Bigger Meals Earlier Can Help Weight Loss
By ANN LUKITS
Skipping breakfast and overeating in the evening have been shown to play a significant role in weight gain and obesity. A study in the journal Obesity found that consuming the heaviest meal of the day at breakfast and the lightest at dinner can lead to significant weight loss.
From June to October 2012, researchers at Tel Aviv University in Israel recruited 93 overweight and obese women to participate in a three-month, 1,400-calorie-a-day diet, an amount recommended in some weight-loss diets. The women were in their mid-40s and had metabolic syndrome, the term for a cluster of health conditions associated with Type 2 diabetes. Half the women were assigned to a breakfast group (BF) that consumed 50% of the allotted daily calories at breakfast, 36% at lunch and 14% at dinner. A dinner group (D) did the opposite, eating 14% of calories at breakfast, 36% at midday and 50% at dinner. Participants were measured for various body and metabolic markers every two weeks.
James Steinberg
The BF subjects lost an average 19.1 pounds over 12 weeks, while the D group shed 7.9 pounds. BF subjects trimmed 3.3 inches from their waistlines compared with 1.5 inches in D group; body-mass index dropped 10% and 5% in the BF and D groups, respectively.
Average triglyceride levels, an indicator of cardiovascular health, decreased by 34% in BF subjects but increased by 15% in D subjects. Total cholesterol slightly decreased in both groups but HDL levels, the so-called good cholesterol, increased significantly only in the BF group.
Levels of glucose, insulin and ghrelin, an appetite hormone, decreased significantly in both groups but to a greater extent in BF subjects. The BF group also had significantly lower glucose and insulin responses in post-lunch blood tests, suggesting that eating a relatively high-calorie breakfast helped to maintain stable insulin levels after the second meal of the day, researchers said.
Caveat: The study was too short to determine the long-term health benefits of high-energy intake at breakfast, they said.
Title: High Caloric Intake at Breakfast vs. Dinner Differentially Influences Weight Loss of Overweight and Obese Women
Infertility insights: A specialized immune system cell called a macrophage may play an essential role in a woman's ability to become pregnant and could be an important new target for infertility treatments, a study in the Journal of Clinical Investigation suggests.
Macrophages are white blood cells that attack and destroy harmful organisms that enter the body. Recent studies indicate macrophages are also present in women's reproductive tissues, though their exact role isn't clear. In the latest study, scientists found that insufficient macrophages lead to adverse effects on embryo development and reproductive failure in mice.
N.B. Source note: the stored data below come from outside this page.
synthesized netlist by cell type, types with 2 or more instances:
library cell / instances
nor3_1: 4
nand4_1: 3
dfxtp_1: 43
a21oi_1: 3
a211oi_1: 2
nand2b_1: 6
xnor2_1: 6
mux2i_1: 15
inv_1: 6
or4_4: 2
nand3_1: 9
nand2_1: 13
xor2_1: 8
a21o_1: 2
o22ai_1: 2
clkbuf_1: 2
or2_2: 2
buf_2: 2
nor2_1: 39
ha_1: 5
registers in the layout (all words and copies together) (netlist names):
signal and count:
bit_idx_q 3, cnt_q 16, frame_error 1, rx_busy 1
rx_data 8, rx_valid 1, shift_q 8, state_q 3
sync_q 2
### src/rtl/result_bcd_converter.sv
// Converts a multiplier product into sign + packed BCD digits with an
// iterative shift-add-3 (double-dabble) sequence, one bit per clock.
module result_bcd_converter #(
  parameter int WORD_LENGTH = 5,
  parameter int DIGITS      = 4
) (
  input  logic                       clk,
  input  logic                       reset,
  input  logic                       start,
  input  logic                       op,
  input  logic [2*WORD_LENGTH-1:0]   Result,
  output logic                       busy,
  output logic                       done,
  output logic                       sign,
  output logic [4*DIGITS-1:0]        BCD
);

  localparam int PW = 2 * WORD_LENGTH;
  localparam int BW = 4 * DIGITS;
  localparam int CW = $clog2(PW + 1);

  localparam logic [1:0] IDLE    = 2'd0;
  localparam logic [1:0] CONVERT = 2'd1;
  localparam logic [1:0] DONE    = 2'd2;

  localparam logic [CW-1:0] LAST_ITER = CW'(PW - 1);

  logic [1:0]    state;
  logic [PW-1:0] mag;
  logic [PW-1:0] mag_next;
  logic [PW-1:0] start_mag;
  logic          start_neg;
  logic [BW-1:0] bcd_work;
  logic [BW-1:0] bcd_adj;
  logic [BW-1:0] bcd_next;
  logic [CW-1:0] count;
  logic          sign_r;

  // Zero-extended negation, so the most negative product keeps its full magnitude.
  assign start_neg = op && Result[PW-1];
  assign start_mag = start_neg ? (~Result + PW'(1)) : Result;

  // NOTE: every variable written in always_comb gets a default first, otherwise
  // a path that skips the assignment infers a latch.
  always_comb begin
    bcd_adj = bcd_work;
    for (int d = 0; d < DIGITS; d++) begin
      if (bcd_work[4*d +: 4] >= 4'd5) begin
        bcd_adj[4*d +: 4] = bcd_work[4*d +: 4] + 4'd3;
      end
    end
    {bcd_next, mag_next} = {bcd_adj, mag} << 1;
  end

  // NOTE: sequential state uses non-blocking assignments so every register
  // samples pre-edge values regardless of statement order.
  always_ff @(posedge clk) begin
    if (reset) begin
      state    <= IDLE;
      busy     <= 1'b0;
      done     <= 1'b0;
      sign     <= 1'b0;
      BCD      <= '0;
      mag      <= '0;
      bcd_work <= '0;
      count    <= '0;
      sign_r   <= 1'b0;
    end else begin
      case (state)
        // DONE returns to IDLE on its exit edge; a start seen on that same
        // edge is taken directly, giving one conversion per PW+1 cycles.
        IDLE, DONE: begin
          done <= 1'b0;
          if (start) begin
            mag      <= start_mag;
            sign_r   <= start_neg;
            bcd_work <= '0;
            count    <= '0;
            busy     <= 1'b1;
            state    <= CONVERT;
          end else begin
            state <= IDLE;
          end
        end

        CONVERT: begin
          mag      <= mag_next;
          bcd_work <= bcd_next;
          count    <= count + CW'(1);
          if (count == LAST_ITER) begin
            BCD   <= bcd_next;
            sign  <= sign_r;
            busy  <= 1'b0;
            done  <= 1'b1;
            state <= DONE;
          end
        end

        default: begin
          busy  <= 1'b0;
          done  <= 1'b0;
          state <= IDLE;
        end
      endcase
    end
  end

endmodule

### config.mk
export PLATFORM = sky130hd
export DESIGN_NAME = result_bcd_converter
export DESIGN_NICKNAME = d
export VERILOG_FILES = /design/src/rtl/result_bcd_converter.sv
export SDC_FILE = /design/constraint.sdc
export NUM_CORES = 1
export LEC_CHECK = 0
export BUFFER_PORTS_ARGS = -buffer_cell sky130_fd_sc_hd__buf_4
export CAP_MARGIN = 20
export CORE_MARGIN = 2
export CORE_UTILIZATION = 30
export DETAILED_ROUTE_END_ITERATION = 8
export SKIP_CTS_REPAIR_TIMING = 1
export SYNTH_ARGS = -nofsm -noshare
export SYNTH_HDL_FRONTEND = slang
export SYNTH_SLANG_ARGS = --single-unit
### constraint.sdc
create_clock -name clk -period 3.55 [get_ports clk]
set_clock_uncertainty 0.1 [all_clocks]
set_input_delay 0 -clock clk [delete_from_list [all_inputs] [get_ports clk]]
set_output_delay 0 -clock clk [all_outputs]
set_load 0.05 [all_outputs]
==> flow_metrics.py <==
metrics = {
    "clock_tree": {
        "cts_sinks": 52,
        "cts_buffers": 5,
        "cts.path.max_buffers": 2,
        "cts-root-buf": "clkbuf_8",
        "h-tree-depth": 2,
        "clkTransAtPathRegs_ns": 0.09,
        "cts_tree": "done",
        "clock_latency_ns": 0.30,
    },
    "die": {
        "start_util_pct": 31.2,
        "ioPinCount": 33,
        "dieWidth_um": 94.1,
        "die_area_um2": 8850,
        "core_area_um2": 7810,
        "rows": 32,
        "die_y_um": 94.1,
    },
    "critical_path": {
        "critPathKind": "in -> reg",
        "slowest_delay_ns": 0.53,
        "cp.buffers_inverters": 3,
        "critPathSlowestCell": "dlygate4sd3_1",
        "end_kind": "flop",
        "critical_path.top_delay_family": "buffers and inverters",
        "cp-start-kind": "input port",
        "critical_path_peak_fanout": 4,
        "crit_chain": "dlygate4sd3_1 > buf_4 > nor4_1 > nand2_1 > o41ai_1 > a31o_2 > dlygate4sd3_1",
        "crit_top_cell": "dlygate4sd3_1",
        "required_ns": 3.70,
        "critPathArrivalTime_ns": 2.26,
    },
    "placed_design": {
        "gp_congestion": 0.787,
        "port-buffer-count": 32,
        "dpl.hpwl_um": 3510,
    },
    "drt": {
        "final_antenna_net_count": 0,
        "drtIter0Drc": 43,
        "vias": 2047,
        "vias_per_cell": 4.90,
        "wirelength_met1_um": 2510,
        "wl_per_cell_um": 12.3,
        "firstDrtPassIters": 4,
        "wl_met2_um": 2380,
        "drc": 0,
        "top_signal_layer_used": "met4",
        "met3_length_um": 191,
        "drt-total-wl_um": 5130,
    },
    "power_and_ir_drop": {
        "peakVddDrop_mv": 0.137,
        "p_leak_nw": 1.06,
        "powerDensity_nw_per_um2": 363,
    },
    "yosys": {
        "ys_types": 38,
        "ys_seq_area_share_pct": 42.8,
        "synth_area_leaders": "dfxtp_1 (43%), ha_1 (5.7%), o21ai_0 (4.3%), xnor2_1 (4.0%), nand2b_1 (3.9%)",
        "ys_ff_latch": 52,
        "ys_async_sr_fraction_pct": 0,
        "synth_warnings": 0,
        "synth_top_area_cell": "dfxtp_1",
        "postSynthCellCount": 277,
        "synth_commonest_cells": "dfxtp_1 (52), nand2_1 (23), nor2_1 (23)",
        "synthesis.nets": 302,
        "synth_edf_count": 0,
        "syn_area_um2": 2430,
        "synth.most_common_cell": "dfxtp_1",
        "syn_avg_cell_area_um2": 8.79,
        "ys.flop_type": "dfxtp_1",
        "synth.top_cell.area_share_pct": 42.8,
    },
    "layout": {
        "drive_gt1_share_pct": 17.4,
        "final_net_count": 341,
        "nFillCells": 815,
        "utilization_pct": 37.9,
        "area_growth_pct": 21.5,
        "diodes": 0,
        "multiInputGateArea_um2": 1280,
        "regArea_um2": 1040,
    },
    "timing": {
        "hold_viol_final": 0,
        "slew_viol_final": 0,
        "relSlewSlack_pct": 34.3,
        "period_needed_ns": 2.11,
        "max_freq_mhz": 475,
        "final.period_utilization_pct": 59.3,
        "tightestPinTransition_ns": 0.984,
        "setup_tns_ns": 0,
        "finalSetupViolations": 0,
        "rsz0062_at_grt": "no",
        "whs_ns": 0.0497,
    },
    "global_route": {
        "grt_pass1_vias": 1868,
        "grt_pass1_wl_um": 8340,
        "grt_overflow": 0,
        "antenna_found_initial": 0,
        "grt_max_degree": 39,
        "grt.total_usage_pct": 11.7,
    },
    "outcome": {
        "outcome": "finished, final reports clean",
    },
    "job": {
        "drv_cap": 0,
    },
    "min_path": {
        "hold_class": "in -> reg",
    },
}
worst register-to-register path, stage by stage, from the launching register on:
cell	delay (ns)
dfxtp_1	0.41
ha_1	0.17
nand3b_1	0.17
nor2_2	0.79
mux2i_1	0.29
nor2_1	0.06
through the flow:
step | worst slack, ns | cell area [um2] | power (mW) | instances
floorplan | 1.99 | 2430 | 0.687 | 277
global placement | 1.53 | 2740 | 0.719 | 399
detailed placement | 1.45 | 2740 | 0.720 | 399
CTS | 1.43 | 2840 | 1.08 | 406
global route | 1.23 | 2960 | 1.13 | 418
finish | 1.44 | 2960 | 1.07 | 418
per-layer routing:
layer	vias up	track usage [%]
li1	1057	-
met1	952	15.1
met2	34	19.2
met3	4	3.37
met4	0	3.26
met5	-	0
cell type report:
cell class              count  area share (%)
clock buffers               7            3.26
flip-flops and latches     52            35.2
well taps                 102            4.31
multi-input cells         199            43.3
repair buffers             44            12.2
inverters                  14            1.78
where the power goes:
group / total (mW) / switching, mW / leakage, nW / internal, mW
Combinational: 0.110 / 0.0617 / 0.591 / 0.0483
Sequential: 0.606 / 0.00966 / 0.421 / 0.596
Clock: 0.359 / 0.185 / 0.0503 / 0.174
state kept, by name, summed over array words and instances, names as in the netlist:
name,count
BCD,16
bcd_work,16
busy,1
count,4
done,1
mag,10
sign,1
sign_r,1
state,2
kinds of logic after synthesis:
group	synth area share (%)
compound gates	19.4
xor+xnor	3.96
fa+ha+maj	5.65
buf+inv	4.68
flops	42.8
mux	4.06
simple gates	19.5
path summary, 6_finish.rpt:
check / to / slack (ns) / startpoint / cells past startpoint
max: mag[9] / 1.44 / Result[4] / 7
min reg2reg: done / 0.36 / done / 2
max reg2reg: BCD[0] / 1.45 / count[0] / 5
min: mag[2] / 0.05 / op / 5
cell usage in the layout (no fill, tap or decap), types with 2 or more instances in the layout:
| master | netlist | routed |
|---|---|---|
| a211oi_1 | 3 | 3 |
| a21oi_1 | 18 | 18 |
| a22oi_1 | 8 | 8 |
| a311oi_1 | 4 | 4 |
| a31oi_1 | 3 | 3 |
| buf_4 | 2 | 32 |
| clkbuf_8 | 0 | 7 |
| dfxtp_1 | 52 | 52 |
| dlygate4sd3_1 | 0 | 12 |
| ha_1 | 11 | 11 |
| inv_1 | 14 | 14 |
| mux2_2 | 7 | 7 |
| mux2i_1 | 2 | 2 |
| nand2_1 | 23 | 23 |
| nand2b_1 | 15 | 15 |
| nand3b_1 | 3 | 3 |
| nor2_1 | 23 | 23 |
| nor2_2 | 2 | 2 |
| nor3_1 | 5 | 5 |
| nor3_2 | 2 | 2 |
| nor3b_1 | 5 | 5 |
| o21ai_0 | 21 | 21 |
| o21ai_1 | 3 | 3 |
| o22ai_1 | 15 | 15 |
| or3_1 | 2 | 2 |
| or3b_2 | 3 | 3 |
| xnor2_1 | 11 | 11 |
Power figures use the tool's default switching activity.
$ cat src/rtl/tetris_pkg.sv
// Shared definitions for the game-over check logic.
// Holds the default board/piece geometry and the monitor FSM state encoding.
package tetris_pkg;

    localparam int BOARD_W_DEF = 10;   // board columns
    localparam int LIMIT_H_DEF = 23;   // first board row that counts as overflow
    localparam int PIECE_N_DEF = 4;    // piece window edge length
    localparam int Y_W_DEF     = 5;    // row coordinate width
    localparam int X_W_DEF     = 4;    // column coordinate width

    typedef enum logic [1:0] {
        IDLE  = 2'd0,
        ISSUE = 2'd1,
        EVAL  = 2'd2,
        DONE  = 2'd3
    } state_t;

endpackage
**src/rtl/mvprod_pkg.sv**
```systemverilog
// Shared types and sizing helpers for the MVProd sequencing blocks.
// Pure declarations: no logic, no latency, no flow control.
package mvprod_pkg;

    typedef enum logic [2:0] {
        IDLE,
        WAIT_IN,
        RUN,
        POP,
        FINISH
    } state_t;

    // Number of write strobes MVProd emits per output vector.
    function automatic int out_chunks(input int vec_len, input int bytes_per_write);
        return vec_len / bytes_per_write;
    endfunction

    // Bits needed to hold any value in 0..max_val.
    function automatic int cnt_width(input int max_val);
        return (max_val < 1) ? 1 : $clog2(max_val + 1);
    endfunction

endpackage

```
**src/rtl/mvprod_seq.sv**
```systemverilog
// Sequences one MVProd over a run of num_vecs input vectors, popping each consumed vector.
// Latency: start->mv_data_ready 2 cycles best case; last strobe->pop 1 cycle; last pop->done 1 cycle.
// Backpressure: a vector is only launched when the input FIFO holds a vector and the output FIFO has room.
module mvprod_seq
    import mvprod_pkg::*;
#(
    parameter int OutVecLength  = 8,
    parameter int BytesPerWrite = 1,
    parameter int MaxVecs       = 255,
    parameter int TimeoutCycles = 1024
) (
    input  logic                          clk_in,
    input  logic                          rst_in,
    input  logic                          start,
    input  logic [$clog2(MaxVecs+1)-1:0]  num_vecs,
    input  logic                          in_vec_avail,
    input  logic                          out_space,
    input  logic                          mv_req_chunk_out,
    input  logic                          mv_out_vector_valid,
    output logic                          mv_data_ready,
    output logic                          in_vec_pop,
    output logic                          busy,
    output logic                          done,
    output logic [$clog2(MaxVecs+1)-1:0]  vec_count,
    output logic                          err
);

    localparam int OutChunks = out_chunks(OutVecLength, BytesPerWrite);
    localparam int VecW      = cnt_width(MaxVecs);
    localparam int ChunkW    = cnt_width(OutChunks);
    localparam int TmoW      = cnt_width(TimeoutCycles);

    localparam logic [ChunkW-1:0] ChunkLast = ChunkW'(OutChunks);
    localparam logic [TmoW-1:0]   TmoLimit  = TmoW'(TimeoutCycles);

    state_t            state_q, state_d;
    logic [ChunkW-1:0] chunk_q, chunk_d, chunk_inc;
    logic [TmoW-1:0]   tmo_q, tmo_d, tmo_inc;
    logic [VecW-1:0]   num_q, num_d;
    logic [VecW-1:0]   vec_d;
    logic              err_d;
    logic              done_d;
    logic              final_chunk;

    assign chunk_inc   = chunk_q + 1'b1;
    assign tmo_inc     = (tmo_q == TmoLimit) ? tmo_q : tmo_q + 1'b1;
    assign final_chunk = mv_req_chunk_out && (chunk_inc == ChunkLast);

    always_comb begin
        state_d = state_q;
        chunk_d = chunk_q;
        tmo_d   = tmo_q;
        num_d   = num_q;
        vec_d   = vec_count;
        err_d   = err;
        done_d  = 1'b0;

        // MVProd should only strobe while we hold it in RUN.
        if (mv_req_chunk_out && (state_q != RUN)) begin
            err_d = 1'b1;
        end

        case (state_q)
            IDLE: begin
                if (start) begin
                    if (num_vecs != '0) begin
                        num_d   = num_vecs;
                        vec_d   = '0;
                        err_d   = 1'b0;
                        state_d = WAIT_IN;
                    end else begin
                        done_d  = 1'b1;
                    end
                end
            end
            WAIT_IN: begin
                if (in_vec_avail && out_space) begin
                    chunk_d = '0;
                    tmo_d   = '0;
                    state_d = RUN;
                end
            end
            RUN: begin
                tmo_d = tmo_inc;
                if (mv_req_chunk_out) begin
                    chunk_d = chunk_inc;
                end
                if (mv_out_vector_valid && !final_chunk) begin
                    err_d = 1'b1;
                end
                // Completion wins over a timeout landing on the same cycle.
                if (final_chunk) begin
                    vec_d   = vec_count + 1'b1;
                    state_d = POP;
                end else if (tmo_inc == TmoLimit) begin
                    err_d   = 1'b1;
                    state_d = IDLE;
                end
            end
            POP: begin
                state_d = (vec_count == num_q) ? FINISH : WAIT_IN;
            end
            FINISH: begin
                state_d = IDLE;
            end
            default: begin
                state_d = IDLE;
            end
        endcase
    end

    // Outputs are registered from the next state so they line up with state_q.
    always_ff @(posedge clk_in) begin
        if (rst_in) begin
            state_q       <= IDLE;
            chunk_q       <= '0;
            tmo_q         <= '0;
            num_q         <= '0;
            vec_count     <= '0;
            err           <= 1'b0;
            done          <= 1'b0;
            busy          <= 1'b0;
            mv_data_ready <= 1'b0;
            in_vec_pop    <= 1'b0;
        end else begin
            state_q       <= state_d;
            chunk_q       <= chunk_d;
            tmo_q         <= tmo_d;
            num_q         <= num_d;
            vec_count     <= vec_d;
            err           <= err_d;
            done          <= done_d || (state_d == FINISH);
            busy          <= (state_d != IDLE);
            mv_data_ready <= (state_d == RUN);
            in_vec_pop    <= (state_d == POP);
        end
    end

endmodule
```
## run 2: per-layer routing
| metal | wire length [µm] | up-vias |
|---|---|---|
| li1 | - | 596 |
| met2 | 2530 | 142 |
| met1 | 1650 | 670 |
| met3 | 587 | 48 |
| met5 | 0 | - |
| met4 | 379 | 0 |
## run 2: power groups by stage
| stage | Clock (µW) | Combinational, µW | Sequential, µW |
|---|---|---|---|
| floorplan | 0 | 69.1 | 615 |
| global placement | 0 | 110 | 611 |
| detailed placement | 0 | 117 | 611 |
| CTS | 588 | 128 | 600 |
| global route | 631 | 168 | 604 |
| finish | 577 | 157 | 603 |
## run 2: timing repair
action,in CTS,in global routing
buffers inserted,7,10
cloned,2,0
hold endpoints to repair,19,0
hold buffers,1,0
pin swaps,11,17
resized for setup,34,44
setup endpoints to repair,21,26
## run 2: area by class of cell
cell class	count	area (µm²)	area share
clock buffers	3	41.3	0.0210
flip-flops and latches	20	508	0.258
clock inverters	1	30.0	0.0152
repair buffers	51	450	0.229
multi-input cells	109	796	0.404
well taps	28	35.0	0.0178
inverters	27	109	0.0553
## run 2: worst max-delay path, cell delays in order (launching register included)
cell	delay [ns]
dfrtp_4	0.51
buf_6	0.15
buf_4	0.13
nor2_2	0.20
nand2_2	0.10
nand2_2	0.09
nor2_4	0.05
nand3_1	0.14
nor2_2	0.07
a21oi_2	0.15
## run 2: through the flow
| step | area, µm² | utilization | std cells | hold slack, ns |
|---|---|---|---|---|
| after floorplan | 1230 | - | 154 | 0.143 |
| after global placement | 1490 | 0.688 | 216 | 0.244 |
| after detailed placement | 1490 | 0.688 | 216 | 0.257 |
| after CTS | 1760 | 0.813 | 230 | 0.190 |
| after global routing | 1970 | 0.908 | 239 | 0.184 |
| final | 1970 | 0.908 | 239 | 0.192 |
### src/rtl/controller_poll_scheduler.sv
// controller_poll_scheduler: latch/clock sequencer that reads both NES controller ports per poll.
// Optional CONTROLLER_POLL_DEBOUNCE_EN: publish a port only when two consecutive samples agree.
module controller_poll_scheduler #(
  parameter int LATCH_CYCLES       = 2,
  parameter int HALF_PERIOD_CYCLES = 1,
  parameter int NUM_BUTTONS        = 8
) (
  input  logic       clk_1,
  input  logic       rst,
  input  logic       poll_start,
  output logic       controller_latch,
  output logic       controller_clk_out,
  input  logic       controller_1_data_in_B,
  input  logic       controller_2_data_in_B,
  output logic [7:0] controller_1_buttons_out,
  output logic [7:0] controller_2_buttons_out,
  output logic       busy,
  output logic       poll_done
);

  typedef enum logic [2:0] {
    IDLE,
    LATCH,
    CLK_LOW,
    CLK_HIGH,
    DONE
  } state_t;

  localparam int TMAX = (LATCH_CYCLES > HALF_PERIOD_CYCLES)
                      ? LATCH_CYCLES : HALF_PERIOD_CYCLES;
  localparam int TW = $clog2(TMAX + 1);
  localparam logic [TW-1:0] LATCH_LAST = TW'(LATCH_CYCLES - 1);
  localparam logic [TW-1:0] HALF_LAST  = TW'(HALF_PERIOD_CYCLES - 1);
  localparam logic [3:0]    NB         = 4'(NUM_BUTTONS);

  state_t        state, state_nx;
  logic [TW-1:0] timer, timer_nx;
  logic [3:0]    bit_cnt, bit_cnt_nx;
  logic [7:0]    sh1, sh1_nx;
  logic [7:0]    sh2, sh2_nx;
  logic          pending, pending_nx;
  logic          start_poll;
  logic [2:0]    idx;

  // Bits land left-aligned, first received in bit 7.
  assign idx = 3'(4'd7 - bit_cnt);

  always_comb begin
    state_nx   = state;
    timer_nx   = timer + 1'b1;
    bit_cnt_nx = bit_cnt;
    sh1_nx     = sh1;
    sh2_nx     = sh2;
    pending_nx = pending | poll_start;
    start_poll = 1'b0;
    unique case (state)
      IDLE: begin
        timer_nx   = '0;
        pending_nx = 1'b0;
        if (poll_start) begin
          state_nx   = LATCH;
          start_poll = 1'b1;
        end
      end
      LATCH: begin
        if (timer == LATCH_LAST) begin
          state_nx = CLK_LOW;
          timer_nx = '0;
        end
      end
      CLK_LOW: begin
        if (timer == HALF_LAST) begin
          sh1_nx[idx] = ~controller_1_data_in_B;
          sh2_nx[idx] = ~controller_2_data_in_B;
          state_nx    = CLK_HIGH;
          timer_nx    = '0;
        end
      end
      CLK_HIGH: begin
        if (timer == HALF_LAST) begin
          timer_nx   = '0;
          bit_cnt_nx = bit_cnt + 1'b1;
          if (bit_cnt + 4'd1 == NB) state_nx = DONE;
          else                      state_nx = CLK_LOW;
        end
      end
      DONE: begin
        timer_nx   = '0;
        pending_nx = 1'b0;
        // A request arriving now, or held earlier, restarts with no idle gap.
        if (pending || poll_start) begin
          state_nx   = LATCH;
          start_poll = 1'b1;
        end else begin
          state_nx = IDLE;
        end
      end
      default: begin
        state_nx = IDLE;
        timer_nx = '0;
      end
    endcase
    if (start_poll) begin
      bit_cnt_nx = '0;
      sh1_nx     = '0;
      sh2_nx     = '0;
    end
  end

  always_ff @(posedge clk_1) begin
    if (rst) begin
      state              <= IDLE;
      timer              <= '0;
      bit_cnt            <= '0;
      sh1                <= '0;
      sh2                <= '0;
      pending            <= 1'b0;
      controller_latch   <= 1'b0;
      controller_clk_out <= 1'b0;
      busy               <= 1'b0;
      poll_done          <= 1'b0;
    end else begin
      state              <= state_nx;
      timer              <= timer_nx;
      bit_cnt            <= bit_cnt_nx;
      sh1                <= sh1_nx;
      sh2                <= sh2_nx;
      pending            <= pending_nx;
      controller_latch   <= (state_nx == LATCH);
      controller_clk_out <= (state_nx == CLK_HIGH);
      busy               <= (state_nx != IDLE);
      poll_done          <= (state_nx == DONE);
    end
  end

`ifdef CONTROLLER_POLL_DEBOUNCE_EN
  logic [7:0] raw1, raw2;

  always_ff @(posedge clk_1) begin
    if (rst) begin
      raw1                     <= '0;
      raw2                     <= '0;
      controller_1_buttons_out <= '0;
      controller_2_buttons_out <= '0;
    end else if (state_nx == DONE) begin
      raw1 <= sh1;
      raw2 <= sh2;
      if (sh1 == raw1) controller_1_buttons_out <= sh1;
      if (sh2 == raw2) controller_2_buttons_out <= sh2;
    end
  end
`else
  always_ff @(posedge clk_1) begin
    if (rst) begin
      controller_1_buttons_out <= '0;
      controller_2_buttons_out <= '0;
    end else if (state_nx == DONE) begin
      controller_1_buttons_out <= sh1;
      controller_2_buttons_out <= sh2;
    end
  end
`endif

endmodule

### config.mk
export PLATFORM = sky130hd
export DESIGN_NAME = controller_poll_scheduler
export DESIGN_NICKNAME = d
export VERILOG_FILES = /design/src/rtl/controller_poll_scheduler.sv
export SDC_FILE = /design/constraint.sdc
export NUM_CORES = 1
export LEC_CHECK = 0
export CORE_MARGIN = 4
export CORE_UTILIZATION = 54
export DETAILED_ROUTE_END_ITERATION = 16
export PLACE_DENSITY = 0.83
export SETUP_SLACK_MARGIN = 0.2
export SLEW_MARGIN = 20
export SYNTH_ARGS = -nofsm -noshare
export SYNTH_HDL_FRONTEND = slang
export SYNTH_SLANG_ARGS = --single-unit
### constraint.sdc
create_clock -name clk_1 -period 2.2 [get_ports clk_1]
set_clock_uncertainty 0.15 [all_clocks]
set_input_delay 0.44 -clock clk_1 [delete_from_list [all_inputs] [get_ports clk_1]]
set_output_delay 0.44 -clock clk_1 [all_outputs]
set_load 0.005 [all_outputs]
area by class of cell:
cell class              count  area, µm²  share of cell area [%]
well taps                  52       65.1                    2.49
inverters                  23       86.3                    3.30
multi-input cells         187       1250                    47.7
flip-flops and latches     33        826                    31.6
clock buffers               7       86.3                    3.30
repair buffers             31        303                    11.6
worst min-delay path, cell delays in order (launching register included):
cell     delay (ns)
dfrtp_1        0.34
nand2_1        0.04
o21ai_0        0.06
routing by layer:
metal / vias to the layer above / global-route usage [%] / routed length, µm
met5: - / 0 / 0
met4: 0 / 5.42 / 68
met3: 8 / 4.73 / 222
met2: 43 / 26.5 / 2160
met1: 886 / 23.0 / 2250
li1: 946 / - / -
The study, conducted in Australia, involved experiments on a strain of mice bred to allow systemic depletion of macrophages. A control group comprised genetically normal mice. Both groups were administered diphtheria toxin (DT), which sharply depleted uterine and ovarian macrophages in the genetically altered mice compared with controls.
Removal of macrophages resulted in infertility in the genetically altered mice. These mice were found to lack healthy embryo implantation sites and to have insufficient levels of progesterone, a hormone essential to pregnancy. By comparison, the control mice had twice as many implantation sites, all of which were normal in appearance.
Fertility was largely restored in the genetically altered mice after they received injections of progesterone. Some 92% of these mice were able to carry viable pregnancies, and their embryo implantation sites were similar in size and number to those of the control mice. The study found that macrophage depletion appears to damage the corpus luteum, which is the part of the ovary responsible for secreting progesterone.
Caveat: Diphtheria toxin affects other cells that may contribute to the infertility observed in the study, researchers said. The link between insufficient macrophages and infertility hasn't been confirmed in women.